El cuadro puede evolucionar hacia el edema cerebral o pulmonar de montaña, condiciones que requieren atención médica urgente. Por eso, nunca se debe ignorar un cuadro progresivo, ni tratar de compensarlo con alcohol o exceso de medicación.

Métodos para prevenir el mal de altura en montaña

El mecanismo base para prevenirlo es la aclimatación progresiva. El cuerpo necesita tiempo para aumentar la producción de glóbulos rojos y adaptarse a la menor disponibilidad de oxígeno, mejorando la respiración y la circulación. La regla práctica es ascender no más de 300 a 500 metros de altura por día por encima de los 2.500 metros y descansar una noche para estabilizarse.

Además, hidratarse bien favorece la oxigenación. El aire seco a altura provoca deshidratación más rápido, por eso, aumentar la ingesta de líquidos sin esperar a tener sed regula la presión arterial y disminuye la concentración de hemoglobina anormal.

Evitar el alcohol y el tabaco durante la aclimatación también ayuda. Estas sustancias afectan la circulación y reducen la capacidad pulmonar. Una alimentación ligera y frecuente con carbohidratos de rápida absorción contribuye a mantener el nivel energético sin sobrecargar el sistema digestivo, que en altura funciona más lento.

Pasos a seguir en caso de síntomas y recomendaciones para el esquí y el montañismo

Si los síntomas aparecen, el primer paso es detener la ascensión y descansar, preferentemente en el campamento o refugio más cercano. Si no mejoran en 24 horas, se debe bajar entre 300 y 500 metros para aliviar la presión y facilitar la recuperación. La combinación de reposo y descenso es el tratamiento más eficaz de urgencia.

Es aconsejable llevar un pulsioxímetro portátil para monitorear la saturación de oxígeno en sangre. Valores por debajo del 90% indican riesgo elevado y precisan evaluar la necesidad de bajar o de recibir oxígeno suplementario.

Entre las ayudas médicas, el uso controlado de acetazolamida acelera la aclimatación al mejorar la ventilación pulmonar, pero debe usarse con receta y conocimiento de posibles efectos secundarios como hormigueo o dolor de cabeza. Los medicamentos para el dolor o náuseas solo alivian los síntomas, no resuelven el problema de fondo.
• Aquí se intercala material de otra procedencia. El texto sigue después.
File: config.mk
export PLATFORM = sky130hd
export DESIGN_NAME = sram_ahb_arbiter
export DESIGN_NICKNAME = d
export VERILOG_FILES = /design/src/rtl/sram_ahb_arbiter.sv
export SDC_FILE = /design/constraint.sdc
export NUM_CORES = 1
export LEC_CHECK = 0
export CAP_MARGIN = 10
export CORE_ASPECT_RATIO = 2
export CORE_MARGIN = 4
export CORE_UTILIZATION = 37
export CTS_CLUSTER_SIZE = 8
export DETAILED_ROUTE_END_ITERATION = 6
export PLACE_DENSITY = 0.8
export SLEW_MARGIN = 0
export SYNTH_ARGS = -nofsm -noshare
export SYNTH_HDL_FRONTEND = slang
export SYNTH_SLANG_ARGS = --single-unit
export TNS_END_PERCENT = 100
File: constraint.sdc
create_clock -name hclk_i -period 2.5 [get_ports hclk_i]
set_clock_uncertainty 0.2 [all_clocks]
set_input_delay 0.5 -clock hclk_i [delete_from_list [all_inputs] [get_ports hclk_i]]
set_output_delay 0.5 -clock hclk_i [all_outputs]
set_load 0.02 [all_outputs]
File: src/rtl/sram_ahb_arbiter.sv
// sram_ahb_arbiter: two-master arbiter in front of the single-port SRAM AHB slave.
// Ports: hclk_i/hresetn_i; m0_*/m1_* master side (hsel, haddr, hwrite, hsize,
// hwdata in; hrdata, hready, hresp out); s_* slave side; grant_o one-hot owner.
module sram_ahb_arbiter #(
  parameter int DATA_WIDTH = 32,
  parameter int FIXED_PRIO = 0,
  parameter int TIMEOUT    = 16
) (
  input  logic                  hclk_i,
  input  logic                  hresetn_i,
  input  logic                  m0_hsel_i,
  input  logic [DATA_WIDTH-1:0] m0_haddr_i,
  input  logic                  m0_hwrite_i,
  input  logic [2:0]            m0_hsize_i,
  input  logic [DATA_WIDTH-1:0] m0_hwdata_i,
  output logic [DATA_WIDTH-1:0] m0_hrdata_o,
  output logic                  m0_hready_o,
  output logic [1:0]            m0_hresp_o,
  input  logic                  m1_hsel_i,
  input  logic [DATA_WIDTH-1:0] m1_haddr_i,
  input  logic                  m1_hwrite_i,
  input  logic [2:0]            m1_hsize_i,
  input  logic [DATA_WIDTH-1:0] m1_hwdata_i,
  output logic [DATA_WIDTH-1:0] m1_hrdata_o,
  output logic                  m1_hready_o,
  output logic [1:0]            m1_hresp_o,
  output logic                  s_hsel_o,
  output logic [DATA_WIDTH-1:0] s_haddr_o,
  output logic                  s_hwrite_o,
  output logic [2:0]            s_hsize_o,
  output logic [DATA_WIDTH-1:0] s_hwdata_o,
  input  logic [DATA_WIDTH-1:0] s_hrdata_i,
  input  logic                  s_hready_i,
  input  logic [1:0]            s_hresp_i,
  output logic [1:0]            grant_o
);

  typedef enum logic [1:0] {
    IDLE,
    GRANT,
    DONE
  } state_t;

  localparam logic [7:0] CNT_LIM = 8'(TIMEOUT - 1);

  state_t                state_q, state_d;
  logic [1:0]            grant_q, grant_d;
  logic                  last_q, last_d;
  logic [7:0]            cnt_q, cnt_d;
  logic                  sel_q, sel_d;
  logic [DATA_WIDTH-1:0] addr_q, addr_d;
  logic                  write_q, write_d;
  logic [2:0]            size_q, size_d;
  logic [DATA_WIDTH-1:0] wdata_q, wdata_d;
  logic [DATA_WIDTH-1:0] rdata_q, rdata_d;
  logic [1:0]            resp_q, resp_d;
  logic                  pick_m1;

  // last_q = 1 means m1 was served last; a tie goes to the other one
  always_comb begin
    pick_m1 = 1'b0;
    if (m1_hsel_i && !m0_hsel_i) begin
      pick_m1 = 1'b1;
    end else if (m1_hsel_i && m0_hsel_i) begin
      pick_m1 = (FIXED_PRIO == 0) && !last_q;
    end
  end

  always_comb begin
    state_d = state_q;
    grant_d = grant_q;
    last_d  = last_q;
    cnt_d   = cnt_q;
    sel_d   = sel_q;
    addr_d  = addr_q;
    write_d = write_q;
    size_d  = size_q;
    wdata_d = wdata_q;
    rdata_d = rdata_q;
    resp_d  = resp_q;
    unique case (state_q)
      IDLE: begin
        if (m0_hsel_i || m1_hsel_i) begin
          sel_d   = 1'b1;
          cnt_d   = '0;
          state_d = GRANT;
          if (pick_m1) begin
            grant_d = 2'b10;
            addr_d  = m1_haddr_i;
            write_d = m1_hwrite_i;
            size_d  = m1_hsize_i;
            wdata_d = m1_hwdata_i;
          end else begin
            grant_d = 2'b01;
            addr_d  = m0_haddr_i;
            write_d = m0_hwrite_i;
            size_d  = m0_hsize_i;
            wdata_d = m0_hwdata_i;
          end
        end
      end
      GRANT: begin
        cnt_d = cnt_q + 8'd1;
        // a real completion wins over a timeout in the same cycle
        if (s_hready_i) begin
          rdata_d = s_hrdata_i;
          resp_d  = s_hresp_i;
          sel_d   = 1'b0;
          state_d = DONE;
        end else if (cnt_q == CNT_LIM) begin
          rdata_d = '0;
          resp_d  = 2'b01;
          sel_d   = 1'b0;
          state_d = DONE;
        end
      end
      DONE: begin
        last_d  = grant_q[1];
        grant_d = 2'b00;
        state_d = IDLE;
      end
      default: begin
        sel_d   = 1'b0;
        grant_d = 2'b00;
        state_d = IDLE;
      end
    endcase
  end

  always_ff @(posedge hclk_i or negedge hresetn_i) begin
    if (!hresetn_i) begin
      state_q <= IDLE;
      grant_q <= 2'b00;
      last_q  <= 1'b1;
      cnt_q   <= '0;
      sel_q   <= 1'b0;
      addr_q  <= '0;
      write_q <= 1'b0;
      size_q  <= '0;
      wdata_q <= '0;
      rdata_q <= '0;
      resp_q  <= 2'b00;
    end else begin
      state_q <= state_d;
      grant_q <= grant_d;
      last_q  <= last_d;
      cnt_q   <= cnt_d;
      sel_q   <= sel_d;
      addr_q  <= addr_d;
      write_q <= write_d;
      size_q  <= size_d;
      wdata_q <= wdata_d;
      rdata_q <= rdata_d;
      resp_q  <= resp_d;
    end
  end

  logic done;
  assign done = (state_q == DONE);

  assign m0_hready_o = done && grant_q[0];
  assign m1_hready_o = done && grant_q[1];
  assign m0_hrdata_o = m0_hready_o ? rdata_q : '0;
  assign m1_hrdata_o = m1_hready_o ? rdata_q : '0;
  assign m0_hresp_o  = m0_hready_o ? resp_q : 2'b00;
  assign m1_hresp_o  = m1_hready_o ? resp_q : 2'b00;

  assign s_hsel_o   = sel_q;
  assign s_haddr_o  = addr_q;
  assign s_hwrite_o = write_q;
  assign s_hsize_o  = size_q;
  assign s_hwdata_o = wdata_q;
  assign grant_o    = grant_q;

endmodule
Durante la práctica de esquí o montaña en altura, controlar el ritmo es fundamental. Evitar esfuerzos bruscos y pausas largas para recuperar el aliento previenen la fatiga extrema. Usar ropa adecuada que permita liberar el sudor sin enfriar el cuerpo evita caídas de temperatura inesperadas que complican la adaptación.

  • Planifique el ascenso con tiempos de aclimatación integrados.
  • Monitoree signos como dolor de cabeza persistente o falta de aire.
  • Mantenga hidratación adecuada y dieta ligera.
  • Evite el alcohol y tabaco durante la estancia en altura.
  • Disminuya la velocidad y descanse ante primeros síntomas.

Una equivocación común es forzar la subida para aprovechar las mejores condiciones de nieve o las horas de luz, sin darle al cuerpo ocasión para adaptarse: esta práctica aumenta la probabilidad de mal de altura severo. Definir un plan flexible y ceñirse a pausas regulares optimiza el rendimiento físico y reduce riesgos. Además, siempre lleve consigo un equipo básico de primeros auxilios y dispositivos para medir signos vitales cuando se adentre en terrenos remotos o picos elevados.